One of the phishing messages analysed in this campaign is shown below. The email falsely claims to the recipient that incoming email messages are being quarantined and the issue must be “resolved.”
Clicking on the “Resolve Messages…” link leads you to a phishing webpage, URL for which contains the email address that the phishing message was sent to.
For example, if your email address is test@microsoft.com and this is where the phishing email had arrived, the URL to phishing webpage would contain that email address. And both the logo for the phishing form and the background are generated based on the domain “microsoft.com” on the fly:
But, had the email arrived at say your-email@gmail.com, the form logo and webpage background would now be automatically changed to reflect Google’s look and feel.

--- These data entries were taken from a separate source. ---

<file path="config.mk">
export PLATFORM = sky130hd
export DESIGN_NAME = bf_syndrome_sched_flat
export DESIGN_NICKNAME = d
export VERILOG_FILES = /design/src/rtl/bf_syndrome_sched_if.sv /design/src/rtl/bf_syndrome_sched.sv /design/src/flat_wrapper.sv
export SDC_FILE = /design/constraint.sdc
export NUM_CORES = 2
export LEC_CHECK = 0
export CORE_AREA = 2 2 519 521
export CTS_BUF_LIST = sky130_fd_sc_hd__clkbuf_4 sky130_fd_sc_hd__clkbuf_8 sky130_fd_sc_hd__clkbuf_16
export DETAILED_ROUTE_END_ITERATION = 6
export DIE_AREA = 0 0 521 523
export PLACE_DENSITY = 0.48
export REMOVE_ABC_BUFFERS = 1
export SLEW_MARGIN = 10
export SYNTH_ARGS = -nofsm -noshare
export SYNTH_HDL_FRONTEND = slang
export SYNTH_SLANG_ARGS = --single-unit
</file>
<file path="constraint.sdc">
create_clock -name clk -period 2.23 [get_ports clk]
set_input_delay 0.446 -clock clk [delete_from_list [all_inputs] [get_ports clk]]
set_output_delay 0.446 -clock clk [all_outputs]
set_load 0.02 [all_outputs]
</file>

In another test below, we switched the test@microsoft.com email address to victim@amazon.co.uk. Notice the background and phishing form logo change.
As evident from the screenshots above, the campaign is using Amazon AWS and web3.storage to host phishing webpages.
The client-side code seen by Security Report in the phishing pages indicates it is using Thum.io, a website screenshot generator service to generate the page background—based on the domain of the victim’s email address.
Further, Clearbit is used for fetching the appropriate logo image for the webform.
August this year, LA-based cybersecurity firm Resecurity analysed a phishing kit dubbed LogoKit that also made use of Clearbit to fetch the company logo.
“LogoKit relies on sending users phishing links that contain their email addresses. Once the victim navigates to the URL, LogoKit fetches the company logo from a third-party service, such as Clearbit or Google’s favicon database,” explained Resecurity researchers.
“LogoKit is known for its dynamic content generation using JavaScript – it is able to change logos (of the impersonated service) and text on the landing pages in real-time to adapt on the fly, by doing so the targeted victims are more likely to interact with the malicious resource. Around November 2021, there were over 700 identified domains names used in campaigns leveraging LogoKit – their number is constantly growing.”
The phishing campaign observed by us this week takes LogoKit’s tactics a step further but combining these with dynamic background image generation based on the target victim’s domain.
As always, it’s a good practice to be wary of emails you receive, and to refrain from opening suspicious links or attachments within them.